Firearms, Video

Battlefield Vegas – M16A1

Since many of you will be familiar to some extent with the AR-15 family already, I’m going to take the opportunity this week to talk a little bit about the early years of the AR and the 556 round since the two are inextricably linked.

Myth 1: “It jams all the time, not like an AK”

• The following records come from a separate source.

### src/rtl/enet_regbank.sv
module enet_regbank #(
  parameter int NREG  = 32,
  parameter int NFILT = 16,
  localparam int AW = $clog2(NREG),
  localparam int FW = $clog2(NFILT)
) (
  input  logic          clk,
  input  logic          rst_n,
  input  logic [AW-1:0] reg_idx,
  input  logic          wr_en,
  input  logic [15:0]   wr_data,
  input  logic          rd_en,
  output logic [15:0]   rd_data,
  input  logic [15:0]   stat_set,
  input  logic          filt_wr_en,
  input  logic [FW-1:0] filt_wr_idx,
  input  logic [47:0]   filt_wr_data,
  output logic [15:0]   act,
  output logic          irq
);
  localparam logic [AW-1:0] I_CMD = AW'(0), I_DCFG = AW'(1), I_DCFG2 = AW'(2),
    I_RXC = AW'(3), I_TXC = AW'(4), I_IMASK = AW'(5), I_ISTAT = AW'(6),
    I_RSA = AW'(7), I_REA = AW'(8), I_RRP = AW'(9), I_RWP = AW'(10),
    I_CRC = AW'(11), I_FAE = AW'(12), I_MPT = AW'(13), I_SEL = AW'(14),
    I_AP0 = AW'(15), I_AP1 = AW'(16), I_AP2 = AW'(17), I_REV = AW'(18),
    I_MDT = AW'(19);
  localparam int GEN_BASE = 20;
  localparam logic [15:0] CMD_MASK = 16'h03BF;
  localparam logic [15:0] CMD_RST_VAL = 16'h0094;
  localparam logic [15:0] REV_VAL = 16'h0004;
  localparam int RBE = 5;

  logic [15:0] cmd_q, dcfg_q, dcfg2_q, rxc_q, txc_q, imask_q, istat_q;
  logic [15:0] rsa_q, rea_q, rrp_q, rwp_q, crc_q, fae_q, mpt_q;
  logic [FW-1:0] sel_q;
  logic [47:0] filt_q [NFILT];
  logic [15:0] gen_q [NREG];

  wire in_rst = cmd_q[7];
  wire wc = wr_en && reg_idx == I_CMD;
  wire leave = wc && in_rst && !wr_data[7];
  wire issue = wc && !leave;
  wire [15:0] cbits = wr_data & CMD_MASK;
  wire [15:0] clr = (wr_en && reg_idx == I_ISTAT) ? (wr_data & istat_q) : 16'h0;
  wire rsrc_go = (issue && cbits[8]) || clr[RBE];
  wire [15:0] pmask = dcfg_q[5] ? 16'hFFFC : 16'hFFFE;
  wire [15:0] step = dcfg_q[5] ? 16'd16 : 16'd8;
  wire [15:0] rrp_adv = rrp_q + step;
  wire [15:0] rrp_nx = (rrp_adv == rea_q) ? rsa_q : rrp_adv;
  wire rbe_set = rsrc_go && rrp_nx == rwp_q;

  function automatic logic [15:0] cmd_update(input logic [15:0] cur, input logic [15:0] b);
    logic [15:0] c;
    c = cur | (b & ~16'h0100);
    if (b[2] && !b[3]) c[3] = 1'b0;
    if (b[3]) c[2] = 1'b0;
    if (b[4] && !b[5]) c[5] = 1'b0;
    if (b[5]) c[4] = 1'b0;
    if (b[7]) begin
      c[0] = 1'b0; c[1] = 1'b0; c[8] = 1'b0; c[9] = 1'b0;
      c[7] = 1'b1; c[2] = 1'b1;
    end
    return c;
  endfunction

  function automatic logic wr_to(input logic [AW-1:0] i);
    return wr_en && reg_idx == i;
  endfunction

  always_ff @(posedge clk) begin
    if (!rst_n) begin
      cmd_q <= CMD_RST_VAL;
      act   <= '0;
    end else begin
      if (leave) cmd_q <= cmd_q & ~16'h0080;
      else if (issue) cmd_q <= cmd_update(cmd_q, cbits);
      act <= (issue ? cbits : 16'h0) | (clr[RBE] ? 16'h0100 : 16'h0);
    end
  end

  always_ff @(posedge clk) begin
    if (!rst_n) begin
      dcfg_q <= '0; dcfg2_q <= '0; rxc_q <= '0; txc_q <= '0; imask_q <= '0;
      crc_q <= '0; fae_q <= '0; mpt_q <= '0; sel_q <= '0;
    end else begin
      if (wr_to(I_DCFG) && in_rst)  dcfg_q  <= wr_data & 16'hBFFF;
      if (wr_to(I_DCFG2) && in_rst) dcfg2_q <= wr_data & 16'hF017;
      if (wr_to(I_RXC))   rxc_q   <= wr_data & 16'hFFE0;
      if (wr_to(I_TXC))   txc_q   <= wr_data & 16'hF000;
      if (wr_to(I_IMASK)) imask_q <= wr_data & 16'h7FFF;
      if (wr_to(I_CRC))   crc_q   <= ~wr_data;
      if (wr_to(I_FAE))   fae_q   <= ~wr_data;
      if (wr_to(I_MPT))   mpt_q   <= ~wr_data;
      if (wr_to(I_SEL))   sel_q   <= wr_data[FW-1:0];
    end
  end

  always_ff @(posedge clk) begin
    if (!rst_n) begin
      istat_q <= '0;
      rsa_q <= '0; rea_q <= '0; rrp_q <= '0; rwp_q <= '0;
    end else begin
      istat_q <= (istat_q & ~clr) | (stat_set & 16'h7FFF) | (16'(rbe_set) << RBE);
      if (wr_to(I_RSA)) rsa_q <= wr_data & pmask;
      if (wr_to(I_REA)) rea_q <= wr_data & pmask;
      if (wr_to(I_RWP)) rwp_q <= wr_data & pmask;
      if (rsrc_go) rrp_q <= rrp_nx;
      else if (wr_to(I_RRP)) rrp_q <= wr_data & pmask;
    end
  end

  always_ff @(posedge clk) begin
    if (!rst_n) begin
      for (int g = 0; g < NREG; g++) gen_q[g] <= '0;
      for (int f = 0; f < NFILT; f++) filt_q[f] <= '0;
    end else begin
      for (int g = GEN_BASE; g < NREG; g++)
        if (wr_en && reg_idx == AW'(g)) gen_q[g] <= wr_data;
      if (filt_wr_en) filt_q[filt_wr_idx] <= filt_wr_data;
    end
  end

  wire [47:0] ent = filt_q[sel_q];
  logic [15:0] rmux;

  always_comb begin
    case (reg_idx)
      I_CMD:   rmux = cmd_q;
      I_DCFG:  rmux = dcfg_q;
      I_DCFG2: rmux = dcfg2_q;
      I_RXC:   rmux = rxc_q;
      I_TXC:   rmux = txc_q;
      I_IMASK: rmux = imask_q;
      I_ISTAT: rmux = istat_q;
      I_RSA:   rmux = rsa_q;
      I_REA:   rmux = rea_q;
      I_RRP:   rmux = rrp_q;
      I_RWP:   rmux = rwp_q;
      I_CRC:   rmux = crc_q;
      I_FAE:   rmux = fae_q;
      I_MPT:   rmux = mpt_q;
      I_SEL:   rmux = 16'(sel_q);
      I_AP0:   rmux = in_rst ? ent[15:0]  : 16'h0;
      I_AP1:   rmux = in_rst ? ent[31:16] : 16'h0;
      I_AP2:   rmux = in_rst ? ent[47:32] : 16'h0;
      I_REV:   rmux = REV_VAL;
      I_MDT:   rmux = 16'h0;
      default: rmux = gen_q[reg_idx];
    endcase
  end

  always_ff @(posedge clk) begin
    if (!rst_n) rd_data <= '0;
    else if (rd_en) rd_data <= rmux;
  end

  assign irq = |(istat_q & imask_q);
endmodule

### config.mk
export PLATFORM = sky130hd
export DESIGN_NAME = enet_regbank
export DESIGN_NICKNAME = d
export VERILOG_FILES = /design/src/rtl/enet_regbank.sv
export SDC_FILE = /design/constraint.sdc
export NUM_CORES = 2
export LEC_CHECK = 0
export ABC_AREA = 1
export BUFFER_PORTS_ARGS = -buffer_cell sky130_fd_sc_hd__buf_2
export CAP_MARGIN = 10
export CORE_ASPECT_RATIO = 1.1
export CORE_UTILIZATION = 30
export CTS_CLUSTER_DIAMETER = 40
export DETAILED_ROUTE_END_ITERATION = 10
export SLEW_MARGIN = 20
export SYNTH_ARGS = -nofsm -noshare
export SYNTH_HDL_FRONTEND = slang
export SYNTH_SLANG_ARGS = --single-unit
### constraint.sdc
create_clock -name clk -period 2.64 [get_ports clk]
set_input_delay 0.132 -clock clk [delete_from_list [all_inputs] [get_ports clk]]
set_output_delay 0.132 -clock clk [all_outputs]
set_load 0.02 [all_outputs]
==> flow_metrics.tcl <==
set metrics [dict create \
    die_h_um 437 \
    start_kind "register" \
    synth_cell_types 53 \
    cp_slowest_cell "fa_2" \
    syn-cell-area_um2 51700 \
    worstMarginPinSlew_ns 1.00 \
    gp_congestion 0.960 \
    areaGrowthSynthToFinish_pct 25.6 \
    antenna_left 0 \
    critPathKind "register to register" \
    slowest_delay_ns 0.56 \
    max-slew-margin-rel 0.331 \
    final_max_slew_viol_count 0 \
    drive_gt1_frac 0.168 \
    fin_ws_ns -0.263 \
    crit_start "dcfg_q[5]$_SDFFE_PN0P_" \
    cts-root-buf "clkbuf_16" \
    coreArea_um2 171000 \
    min_from "filt_wr_data[26]" \
    cts_tree "done" \
    io_pins 127 \
    fillCellCount 16657 \
    synth-edff-count 960 \
    grt_use_total 0.212 \
    end_kind "register" \
    crit_top_cell "nand2_1" \
    total_leakage_power_nw 24.1 \
    max_freq_mhz 344 \
    ir_drop_mv 0.660 \
    pre_cts_slack_ns -0.287 \
    grt_max_degree 150 \
    post-route-util 0.380 \
    antenna_found_initial 11 \
    totalWireLength_um 191000 \
    powerDensity_nw_per_um2 724 \
    timing.final.crit_share 1.10 \
    synth_warnings 0 \
    htreeDepth 4 \
    fin_skew_ns 0.0277 \
    rsz0062_at_grt "true" \
    start_util 0.302 \
    drv_cap 0 \
    crit_family "simple AND/OR/NAND/NOR gates" \
    grt_pass1_wl_um 274000 \
    wl_per_cell_um 24.0 \
    hold_ws_ns 0.0375 \
    critPathBufInv 4 \
    clockBufferDepth 3 \
    arrival_ns 3.55 \
    die-area_um2 174000 \
    cp_max_fo 6 \
    viasPerCell 5.43 \
    critPathRequiredTime_ns 3.29 \
    synth-async-reset-ratio 0 \
    seq_area_frac_synth 0.643 \
    synth_ff_type "edfxtp_1" \
    syn_inst 5198 \
    rrSetupSlack_ns -0.26 \
    violations "setup timing" \
    synth-seq-cells 1179 \
    route.detailed.drc 0 \
    drt_first_pass_iters 6 \
    grt_overflow 0 \
    status "finished, violations left" \
    first_iter_violations 4877 \
    finalHoldViolCount 0 \
    cp_cell_sequence "inv_4, ha_4, inv_2, fa_2, o22ai_2, nor2_1, nand3_1, nor2_1, nand2_2, nor2_4, buf_4, nand4_1, buf_4, nand2_1, nand2_1, nand2_1, nor2_2, nand2_1, nor2_1, nand2_1, a21oi_1" \
    clock_latency_ns 0.78 \
    grt_pass1_vias 41258 \
    final.setup.tns_ns -0.459 \
    finalCriticalPeriod_ns 2.90 \
    avgSynthCellArea_um2 9.94 \
    synth.top_cell.area_share 0.558 \
    die_w_um 398 \
    fin_nets 5650 \
    cts_buffers 167 \
    synth.largest_area_cell "edfxtp_1" \
    r2r-start "dcfg_q[5]$_SDFFE_PN0P_" \
    ys_top_cells_by_area "edfxtp_1, nor2_1, dfxtp_1, o21ai_0, nand2_1" \
    io_buffers 118 \
    vias 43143 \
    clock-sinks 1179 \
    clk_pin_slew_worst_paths_ns 0.06 \
    row_count 159 \
    setup-violations-final 9 \
    hpwlAfterDp_um 116000 \
    hold_path_class "input pin to register" \
]
==> repair_timing <==
item / in CTS / in global routing
resized for setup: 46 / 133
hold buffers: 83 / 0
pin swaps: 24 / 40
hold endpoints to repair: 782 / 0
setup buffers: 12 / 15
cloned: 1 / 7
endpoints found under the setup margin: 16 / 31
==> area by class of cell <==
class                           instances  area, µm²  share of cell area
Antenna cell                            2       5.00           0.0000771
Clock buffer                          203       4540              0.0700
Clock inverter                        104       1170              0.0180
Inverter                              234        921              0.0142
Multi-Input combinational cell       3356      16600               0.256
Sequential cell                      1179      33200               0.512
Tap cell                             2254       2820              0.0434
Timing Repair Buffer                  614       5600              0.0862
Timing Repair inverter                  1       11.3            0.000173
==> worst reg2reg max path, stage by stage, from the launching register on <==
cell and delay (ns):
dfxtp_2 0.33, inv_4 0.07, ha_4 0.13, inv_2 0.04, fa_2 0.56, o22ai_2 0.08
nor2_1 0.10, nand3_1 0.09, nor2_1 0.13, nand2_2 0.07, nor2_4 0.24, buf_4 0.20
nand4_1 0.13, buf_4 0.16, nand2_1 0.07, nand2_1 0.06, nand2_1 0.08, nor2_2 0.05
nand2_1 0.06, nor2_1 0.04, nand2_1 0.06, a21oi_1 0.06
==> synthesized netlist by cell type, types with 6 or more instances <==
library cell  number
and3_1             8
nand4_1           37
nor2_1          1377
nand2_1          455
clkbuf_1         399
nand3_1          176
a31oi_1           46
o31ai_1            6
o22ai_1           60
a221oi_1          23
inv_1            207
o211ai_1          33
o221ai_1         149
clkinv_1          16
a21oi_1          267
dfxtp_1          219
buf_1             17
buf_2              9
nor3_1            19
inv_2             11
o21ai_0          560
nor2_2             6
a32o_1            21
edfxtp_1         960
a22oi_1           49
buf_4             10
==> power by group <==
| part | total, W | leakage, nW | internal (W) | switching, W |
|---|---|---|---|---|
| sequential | 0.0213 | 10.9 | 0.0210 | 0.000298 |
| combinational | 0.00280 | 10.4 | 0.000805 | 0.00199 |
| clock | 0.0229 | 2.76 | 0.0141 | 0.00879 |
| total | 0.0470 | 24.1 | 0.0359 | 0.0111 |
==> placed cells by master (no fill, tap or decap), types with 12 or more instances in the layout <==
cell / netlist / routed
nand2_4: 0 / 31
a32o_1: 21 / 20
nor2_1: 1377 / 1370
nand3_1: 176 / 163
o21ai_0: 560 / 506
a21oi_1: 267 / 256
inv_1: 207 / 203
inv_6: 0 / 14
clkinv_2: 0 / 20
buf_4: 10 / 320
nor3_1: 19 / 16
nand2_1: 455 / 399
o211ai_1: 33 / 33
inv_2: 11 / 12
buf_12: 0 / 66
buf_2: 9 / 117
o221ai_1: 149 / 145
clkinv_1: 16 / 36
buf_6: 1 / 16
clkinvlp_4: 0 / 14
dfxtp_1: 219 / 214
nand2_2: 4 / 29
clkbuf_1: 399 / 20
bufinv_16: 0 / 18
a31oi_1: 46 / 46
clkbuf_16: 0 / 179
o22ai_1: 60 / 59
edfxtp_1: 960 / 960
dlygate4sd3_1: 0 / 83
nand4_1: 37 / 37
a22oi_1: 49 / 49
o21ai_1: 1 / 44
a221oi_1: 23 / 23
==> final timing paths <==
path,cells after the start,endpoint
max,21,istat_q[5]$_SDFF_PN0_
min,3,filt_q[15][26]$_SDFFCE_PN0P_
max reg2reg,21,istat_q[5]$_SDFF_PN0_
min reg2reg,2,crc_q[2]$_SDFFE_PN0P_
==> stage by stage <==
step,instance area (µm²),power (W),instances
after CTS,64200,0.0471,7923
after detailed placement,57400,0.0243,7523
after global placement,57400,0.0242,7523
after global routing,64900,0.0482,7946
after floorplan,51700,0.0229,5204
final,64900,0.0470,7947
==> flip-flops by register name, summed over array words and instances (netlist names), 16 cells and up, named ones only <==
signal,flops
fae_q,16
istat_q,16
rrp_q,16
gen_q,192
crc_q,16
rd_data,16
filt_q,768
mpt_q,16
==> metal layers <==
metal	global-route usage	wire length (µm)
met5	0	92
met4	0.0948	8630
met3	0.0468	18900
met2	0.339	88000
met1	0.272	75400
==> cells by family (layout without fill, tap and decap cells) <==
group                    count (synthesis)  count (layout)  synth area share
AO/OA/AOI/OAI                         1240            1240             0.143
XOR/XNOR                                 7               7           0.00145
adder cells (fa/ha/maj)                  3               3          0.000872
buffers and inverters                  670            1156            0.0498
flip-flops                            1179            1179             0.643
other                                    1               9         0.0000726
AND/OR/NAND/NOR                       2098            2099             0.162
Note: power is estimated with default switching activity, not from simulation.
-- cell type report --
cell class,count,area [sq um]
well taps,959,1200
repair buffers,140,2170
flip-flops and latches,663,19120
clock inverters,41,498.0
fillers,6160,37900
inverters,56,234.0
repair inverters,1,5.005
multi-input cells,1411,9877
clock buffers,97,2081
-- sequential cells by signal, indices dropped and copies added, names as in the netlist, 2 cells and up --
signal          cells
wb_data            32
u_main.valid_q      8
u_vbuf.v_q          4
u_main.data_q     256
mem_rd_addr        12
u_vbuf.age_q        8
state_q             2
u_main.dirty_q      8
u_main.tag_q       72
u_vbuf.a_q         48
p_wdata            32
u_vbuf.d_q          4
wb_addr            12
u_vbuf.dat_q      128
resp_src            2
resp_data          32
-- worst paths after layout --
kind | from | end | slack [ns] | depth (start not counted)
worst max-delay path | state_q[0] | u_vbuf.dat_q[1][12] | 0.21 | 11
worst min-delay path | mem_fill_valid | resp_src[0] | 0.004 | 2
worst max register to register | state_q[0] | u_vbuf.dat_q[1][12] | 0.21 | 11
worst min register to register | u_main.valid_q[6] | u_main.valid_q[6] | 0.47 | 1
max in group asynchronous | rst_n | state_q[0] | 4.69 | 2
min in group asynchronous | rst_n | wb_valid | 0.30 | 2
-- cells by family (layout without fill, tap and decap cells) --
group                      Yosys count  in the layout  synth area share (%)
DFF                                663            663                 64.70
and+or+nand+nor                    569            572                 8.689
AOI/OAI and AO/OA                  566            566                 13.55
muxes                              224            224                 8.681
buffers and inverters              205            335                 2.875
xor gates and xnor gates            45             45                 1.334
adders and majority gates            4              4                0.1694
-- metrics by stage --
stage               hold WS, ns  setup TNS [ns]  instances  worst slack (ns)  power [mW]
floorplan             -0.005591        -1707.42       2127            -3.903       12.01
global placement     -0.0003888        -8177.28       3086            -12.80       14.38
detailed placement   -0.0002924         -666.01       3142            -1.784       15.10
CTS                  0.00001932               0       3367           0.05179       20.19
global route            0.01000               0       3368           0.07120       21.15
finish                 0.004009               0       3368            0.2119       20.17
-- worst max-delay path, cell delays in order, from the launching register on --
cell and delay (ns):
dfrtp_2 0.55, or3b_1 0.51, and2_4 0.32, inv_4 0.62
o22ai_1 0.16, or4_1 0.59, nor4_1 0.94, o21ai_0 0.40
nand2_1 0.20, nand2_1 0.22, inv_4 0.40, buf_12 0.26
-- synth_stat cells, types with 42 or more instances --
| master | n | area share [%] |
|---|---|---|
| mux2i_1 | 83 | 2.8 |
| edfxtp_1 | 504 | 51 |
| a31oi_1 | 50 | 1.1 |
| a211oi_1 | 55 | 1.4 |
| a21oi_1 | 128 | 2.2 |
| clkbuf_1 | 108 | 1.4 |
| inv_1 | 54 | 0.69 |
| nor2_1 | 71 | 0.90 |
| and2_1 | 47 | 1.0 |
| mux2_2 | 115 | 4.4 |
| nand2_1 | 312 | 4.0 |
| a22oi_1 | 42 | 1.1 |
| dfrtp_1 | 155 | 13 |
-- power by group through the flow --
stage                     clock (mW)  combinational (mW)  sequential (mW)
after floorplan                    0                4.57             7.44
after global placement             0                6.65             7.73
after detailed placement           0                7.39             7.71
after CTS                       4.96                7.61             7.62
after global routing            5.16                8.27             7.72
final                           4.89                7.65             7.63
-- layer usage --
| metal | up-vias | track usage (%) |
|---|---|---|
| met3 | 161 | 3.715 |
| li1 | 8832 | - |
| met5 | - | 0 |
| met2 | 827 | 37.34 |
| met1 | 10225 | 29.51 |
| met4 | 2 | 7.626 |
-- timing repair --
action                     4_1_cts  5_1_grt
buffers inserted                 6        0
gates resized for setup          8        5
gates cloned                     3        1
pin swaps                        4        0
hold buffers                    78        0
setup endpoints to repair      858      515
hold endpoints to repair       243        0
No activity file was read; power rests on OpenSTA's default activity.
`config.mk`:
```
export PLATFORM = sky130hd
export DESIGN_NAME = bafe_estimator
export DESIGN_NICKNAME = d
export VERILOG_FILES = /design/src/rtl/bafe_pkg.sv /design/src/rtl/bafe_sequencer.sv /design/src/rtl/bafe_half_acc.sv /design/src/rtl/bafe_estimator.sv
export SDC_FILE = /design/constraint.sdc
export NUM_CORES = 1
export LEC_CHECK = 0
export CAP_MARGIN = 20
export CORE_MARGIN = 2
export CORE_UTILIZATION = 55
export DETAILED_ROUTE_END_ITERATION = 16
export PLACE_DENSITY = 0.75
export SYNTH_ARGS = -nofsm -noshare
export SYNTH_HDL_FRONTEND = slang
export SYNTH_SLANG_ARGS = --single-unit
export TNS_END_PERCENT = 20
```
`constraint.sdc`:
```
create_clock -name clk -period 7 [get_ports clk]
set_input_delay 0.7 -clock clk [delete_from_list [all_inputs] [get_ports clk]]
set_output_delay 0.7 -clock clk [all_outputs]
set_load 0.005 [all_outputs]
```
`config.mk`:
```
export PLATFORM = sky130hd
export DESIGN_NAME = tgm_irq_flags
export DESIGN_NICKNAME = d
export VERILOG_FILES = /design/src/rtl/tgm_irq_pkg.sv /design/src/rtl/tgm_sticky_bank.sv /design/src/rtl/tgm_start_eval.sv /design/src/rtl/tgm_end_eval.sv /design/src/rtl/tgm_irq_flags.sv
export SDC_FILE = /design/constraint.sdc
export NUM_CORES = 1
export LEC_CHECK = 0
export ABC_AREA = 1
export BUFFER_PORTS_ARGS = -buffer_cell sky130_fd_sc_hd__buf_2
export CELL_PAD_IN_SITES_DETAIL_PLACEMENT = 0
export CELL_PAD_IN_SITES_GLOBAL_PLACEMENT = 1
export CORE_MARGIN = 2
export CORE_UTILIZATION = 31
export CTS_BUF_LIST = sky130_fd_sc_hd__clkbuf_8 sky130_fd_sc_hd__clkbuf_16
export DETAILED_ROUTE_END_ITERATION = 6
export PLACE_DENSITY_LB_ADDON = 0.1
export SYNTH_ARGS = -nofsm -noshare
export SYNTH_HDL_FRONTEND = slang
export SYNTH_SLANG_ARGS = --single-unit
```
`constraint.sdc`:
```
create_clock -name clk -period 1.25 [get_ports clk]
set_clock_uncertainty 0.15 [all_clocks]
set_input_delay 0.125 -clock clk [delete_from_list [all_inputs] [get_ports clk]]
set_output_delay 0.125 -clock clk [all_outputs]
set_load 0.005 [all_outputs]
```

First off, AKs absolutely can and do experience malfunctions and dirt/dust gets in to them far more easily than it can with an AR. If you don’t believe that part just check out InRange TV. As with the L85A1, the M16 garnered a bad reputation in its’ early years and that sort of stuck around ever since, to some extent anyway. The first serious amount of M16s sent to Vietnam lacked a chrome lining in the bore and chamber, were issued with barely any cleaning kit, most ammo contained a poor quality propellant that was super dirty and the troops were told the guns were self-cleaning because that’s what Colt told the US military. Guess what a fouled gun with no corrosion resistance that wasn’t cleaned did in the hot, wet, nasty jungle? Later on a chrome lining was added, a cleaner propellant put in to the 556 rounds and training on cleaning the weapon became very much a high priority with a lot of time, effort and material put in to it.

Myth 2: “556 is for wounding”

There’s a lot of variants of this, but that’s the jist. I’ve literally heard numerous serving people in my career say that 556 was meant to just wound a Russian because there would be so many of them flooding in to Germany and every wounded man needed 2 more to drag him to safety – bullshit. Extensive testing was done in the US as far back as the 1920s and between then and the 50s the tests found that .223 cal soft lead core projectiles with a rear-heavy bullet design, when fired fast enough, did at least as much damage as the 7.62×51 did if not more. Meanwhile, the rounds are smaller, way lighter and with far far less recoil making automatic fire a real possibility. These 556 projectiles would tumble in flesh given the rear bias to their weight, but more importantly when travelling fast enough a typical M193 55gr bullet will fragment significantly on impact if travelling at sufficient velocity doing huge damage. The 20″ barrel of the M16 is brilliant at achieving that velocity and causing said fragmentation. Combine the damage with the ease of scoring hits compared to your smaller mag of heavier recoiling 762 NATO and you’ve got a winning combination.

In my opinion, the M16 has, overall, gotten worse as it’s been iterated on in US service. Materials manufacturing has improved drastically sop that side is good, but features wise it’s all bad. The forward assist was deemed frivilous by the designer, the barrel profile has gotten heavier when that’s not needed anymore, the stock made longer (unnecessarily), the A2 pistol grip is one of the worst in the world, burst fire is a crutch to try and make up for lack of training to have discipline and the burst trigger mech results in a nasty trigger feel in semi, the quad pic rail on the A4 is insanely OTT and the list goes on. The original variants were super light, but if you can an A4 with M203, ACOG, PEQ, KAC M5 rail etc the weight increase is pretty staggering and that’s not even getting in to the ammunition changes over time.

That said, when well made with sensible features it’s incredibly hard to beat an AR in many ways.